===== config.mk =====
export PLATFORM = sky130hd
export DESIGN_NAME = config_statement_reader_flat
export DESIGN_NICKNAME = d
export VERILOG_FILES = /design/src/sv/cstrd_pkg.sv /design/src/sv/cstrd_in_if.sv /design/src/sv/cstrd_out_if.sv /design/src/sv/config_statement_reader.sv /design/src/flat_wrapper.sv
export SDC_FILE = /design/constraint.sdc
export NUM_CORES = 1
export LEC_CHECK = 0
export BUFFER_PORTS_ARGS = -buffer_cell sky130_fd_sc_hd__buf_2
export CELL_PAD_IN_SITES_DETAIL_PLACEMENT = 1
export CELL_PAD_IN_SITES_GLOBAL_PLACEMENT = 1
export CORE_MARGIN = 1.5
export CORE_UTILIZATION = 52
export CTS_CLUSTER_DIAMETER = 100
export DETAILED_ROUTE_END_ITERATION = 8
export GPL_ROUTABILITY_DRIVEN = 0
export GPL_TIMING_DRIVEN = 0
export MAX_ROUTING_LAYER = met4
export PLACE_DENSITY_LB_ADDON = 0.15
export RECOVER_POWER = 50
export SLEW_MARGIN = 40
export SYNTH_ARGS = -nofsm -noshare
export SYNTH_HDL_FRONTEND = slang
export SYNTH_SLANG_ARGS = --single-unit

===== constraint.sdc =====
create_clock -name clk -period 18.29 [get_ports clk]
set_clock_uncertainty 0.05 [all_clocks]
set_input_delay 4.5725 -clock clk [delete_from_list [all_inputs] [get_ports clk]]
set_output_delay 4.5725 -clock clk [all_outputs]
set_load 0.05 [all_outputs]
----------
§ Problem to solve:
At the line with "export GPL_TIMING_DRIVEN = 0", begin reproducing the material above exactly, and continue through its last line.

§ Response area:
export GPL_TIMING_DRIVEN = 0
export MAX_ROUTING_LAYER = met4
export PLACE_DENSITY_LB_ADDON = 0.15
export RECOVER_POWER = 50
export SLEW_MARGIN = 40
export SYNTH_ARGS = -nofsm -noshare
export SYNTH_HDL_FRONTEND = slang
export SYNTH_SLANG_ARGS = --single-unit

===== constraint.sdc =====
create_clock -name clk -period 18.29 [get_ports clk]
set_clock_uncertainty 0.05 [all_clocks]
set_input_delay 4.5725 -clock clk [delete_from_list [all_inputs] [get_ports clk]]
set_output_delay 4.5725 -clock clk [all_outputs]
set_load 0.05 [all_outputs]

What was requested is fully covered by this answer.